ABOUT THIS EXERCISE » Your answer should be the lines of the listing that contain the word "global".

========

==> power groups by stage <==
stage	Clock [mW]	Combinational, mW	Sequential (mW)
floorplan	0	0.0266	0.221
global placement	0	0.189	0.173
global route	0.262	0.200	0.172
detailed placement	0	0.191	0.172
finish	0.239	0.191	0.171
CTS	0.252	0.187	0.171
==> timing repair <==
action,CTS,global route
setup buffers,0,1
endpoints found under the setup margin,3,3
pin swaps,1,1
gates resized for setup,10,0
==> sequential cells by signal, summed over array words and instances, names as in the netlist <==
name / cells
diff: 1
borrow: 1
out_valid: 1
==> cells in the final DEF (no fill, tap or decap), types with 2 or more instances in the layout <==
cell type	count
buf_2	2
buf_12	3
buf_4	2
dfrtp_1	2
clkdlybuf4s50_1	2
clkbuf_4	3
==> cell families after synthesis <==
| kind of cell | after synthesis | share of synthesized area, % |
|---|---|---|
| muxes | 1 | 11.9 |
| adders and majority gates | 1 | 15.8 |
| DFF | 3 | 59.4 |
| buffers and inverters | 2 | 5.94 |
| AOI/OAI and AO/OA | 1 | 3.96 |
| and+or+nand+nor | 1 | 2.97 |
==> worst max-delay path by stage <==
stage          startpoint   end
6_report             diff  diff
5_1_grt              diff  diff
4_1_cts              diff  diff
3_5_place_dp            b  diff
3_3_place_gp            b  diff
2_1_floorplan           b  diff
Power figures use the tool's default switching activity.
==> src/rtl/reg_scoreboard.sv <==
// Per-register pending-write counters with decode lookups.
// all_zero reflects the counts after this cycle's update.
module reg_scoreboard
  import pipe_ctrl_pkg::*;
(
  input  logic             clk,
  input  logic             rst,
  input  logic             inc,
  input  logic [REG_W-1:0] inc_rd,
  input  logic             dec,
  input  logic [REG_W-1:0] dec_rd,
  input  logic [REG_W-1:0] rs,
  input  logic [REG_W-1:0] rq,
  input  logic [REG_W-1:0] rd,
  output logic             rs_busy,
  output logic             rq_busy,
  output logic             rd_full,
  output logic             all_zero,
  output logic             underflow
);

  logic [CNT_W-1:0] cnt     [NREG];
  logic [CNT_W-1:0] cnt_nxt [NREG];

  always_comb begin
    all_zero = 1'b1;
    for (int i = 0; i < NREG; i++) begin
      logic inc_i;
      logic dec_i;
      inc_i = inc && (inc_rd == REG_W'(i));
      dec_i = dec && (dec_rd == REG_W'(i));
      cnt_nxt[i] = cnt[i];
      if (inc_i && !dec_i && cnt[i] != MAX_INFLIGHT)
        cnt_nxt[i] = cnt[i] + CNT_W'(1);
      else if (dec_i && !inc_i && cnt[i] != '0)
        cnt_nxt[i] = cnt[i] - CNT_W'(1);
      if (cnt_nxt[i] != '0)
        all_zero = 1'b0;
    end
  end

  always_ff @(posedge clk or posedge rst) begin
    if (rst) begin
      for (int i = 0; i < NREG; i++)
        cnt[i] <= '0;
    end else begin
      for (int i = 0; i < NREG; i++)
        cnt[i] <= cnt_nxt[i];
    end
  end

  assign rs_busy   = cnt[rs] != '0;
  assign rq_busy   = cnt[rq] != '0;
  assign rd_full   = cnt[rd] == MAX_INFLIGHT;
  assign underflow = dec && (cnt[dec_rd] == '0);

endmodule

========

THE ANSWER »
global placement	0	0.189	0.173
global route	0.262	0.200	0.172
action,CTS,global route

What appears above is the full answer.